Well, it’s off to the races for collision repair industry consolidators. On the first page of this issue of INSIGHT we detail the recent announcement by Caliber Collision Centers of a $20 million equity investment by two investment firms. One firm is the investment arm of the insurer Zurich International Group. This is the first investment in a collision repair consolidator by an insurer in the U.S.- as far as we know. There has been activity along these lines in Europe as we’ve detailed in past issues of INSIGHT. Expect to see more of these investments, and larger ones, this year!
In conjunction with the announcement of the equity investment, Caliber also announced their first three corporate acquisitions in the Southern California market. More acquisitions are planned to expand beyond their current market area.
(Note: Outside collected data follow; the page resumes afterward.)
[config.mk]
export PLATFORM = sky130hd
export DESIGN_NAME = eth_mdio_ctrl_flat
export DESIGN_NICKNAME = d
export VERILOG_FILES = /design/src/rtl/eth_mdio_ctrl_if.sv /design/src/rtl/eth_mdio_ctrl.sv /design/src/flat_wrapper.sv
export SDC_FILE = /design/constraint.sdc
export NUM_CORES = 1
export LEC_CHECK = 0
export ABC_AREA = 1
export CORE_MARGIN = 5
export CORE_UTILIZATION = 55
export CTS_BUF_LIST = sky130_fd_sc_hd__clkbuf_8
export DETAILED_ROUTE_END_ITERATION = 8
export GPL_TIMING_DRIVEN = 0
export PLACE_DENSITY_LB_ADDON = 0.15
export SLEW_MARGIN = 20
export SYNTH_ARGS = -nofsm -noshare
export SYNTH_HDL_FRONTEND = slang
export SYNTH_SLANG_ARGS = --single-unit
[constraint.sdc]
create_clock -name clk -period 2.4 [get_ports clk]
set_clock_uncertainty 0.05 [all_clocks]
set_input_delay 0.24 -clock clk [delete_from_list [all_inputs] [get_ports clk]]
set_output_delay 0.24 -clock clk [all_outputs]
set_load 0.005 [all_outputs]
$ cat src/rtl/kbd_text_pkg.sv
// Shared types and constants for the keyboard text controller.
// Optional feature macro: KBD_SCROLL_EN (see kbd_text_ctrl).
package kbd_text_pkg;

    typedef enum logic [2:0] {
        ST_CLEAR_ALL = 3'd0,
        ST_IDLE      = 3'd1,
        ST_LOOKUP    = 3'd2,
        ST_ACT       = 3'd3,
        ST_WRITE     = 3'd4,
        ST_CLEAR_ROW = 3'd5
    } state_e;

    localparam logic [7:0] SC_BREAK     = 8'hF0;
    localparam logic [7:0] SC_EXT       = 8'hE0;
    localparam logic [7:0] ASC_CR       = 8'h0D;
    localparam logic [7:0] ASC_BS       = 8'h08;
    localparam logic [7:0] ASC_PRINT_LO = 8'h20;
    localparam logic [7:0] ASC_PRINT_HI = 8'h7E;

    // VRAM rows are on a 128-byte stride: row in the upper bits, column below.
    function automatic logic [11:0] vram_addr_pack(input logic [4:0] row, input logic [6:0] col);
        return {row, col};
    endfunction

    function automatic logic is_printable(input logic [7:0] c);
        return (c >= ASC_PRINT_LO) && (c <= ASC_PRINT_HI);
    endfunction

endpackage

$ cat src/rtl/kbd_text_ctrl_row_clear.sv
// Column sweep counter shared by the full-screen clear and the single-row clear.
// Wraps to 0 by itself after the last column so the next sweep starts clean.
module kbd_row_clear
    import kbd_text_pkg::*;
#(
    parameter int COLS = 70
) (
    input  logic       clk,
    input  logic       rst_n,
    input  logic       restart,
    input  logic       step,
    output logic [6:0] col,
    output logic       last
);

    logic [6:0] col_q, col_d;

    // Next column: restart to 0, or advance and wrap after the last column.
    always_comb begin
        col_d = col_q;
        if (restart) begin
            col_d = '0;
        end else if (step) begin
            col_d = last ? 7'd0 : col_q + 7'd1;
        end
    end

    // Column register.
    always_ff @(posedge clk) begin
        if (!rst_n) begin
            col_q <= '0;
        end else begin
            col_q <= col_d;
        end
    end

    assign col  = col_q;
    assign last = (col_q == 7'(COLS - 1));

endmodule
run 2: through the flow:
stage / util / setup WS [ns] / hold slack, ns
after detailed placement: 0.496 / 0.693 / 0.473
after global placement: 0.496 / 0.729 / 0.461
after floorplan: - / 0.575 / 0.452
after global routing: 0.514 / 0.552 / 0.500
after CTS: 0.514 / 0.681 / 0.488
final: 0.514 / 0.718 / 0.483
Lost in the mist, for most of the collision repair industry, are the consolidation efforts that are affecting the new vehicle dealers. If you follow the news, you’ve probably noticed that Republic Industries, led by H. Wayne Huizenga of Blockbuster video fame, became the largest dealer group in the U.S.- in a little over two months of acquisition activity. While most of the automotive press and business press have been focusing on the impact on vehicle retailing- quite a few collision repair centers came along in the transaction.
While we do not currently have exact figures on the number of collision repair facilities and their size -in the week leading up to our deadline Republic closed deals on two more dealer groups. It’s safe to say that Republic is the largest single collision repair entity in the country. Look for a detailed examination of Republic’s collision repair holdings in a future issue of INSIGHT.
So where are the immediate impacts of these consolidations to be felt? That is the $64,000 question. Surely, suppliers have already experienced pricing and technical support pressure brought on by consolidators. Volume discounts and corporate tie-ins are par for the course. The larger question centers on insurer relations. How will large collision repair chains handle DRP agreements? Can they negotiate company wide DRP accounts?
In the medical profession, consolidators look to gain an overwhelming marketshare- as defined by the number of available doctors in a local market- to improve their negotiating position with HMOs. This could be tough for collision repair consolidators with insurance company investors.
Get your money out and place your bets.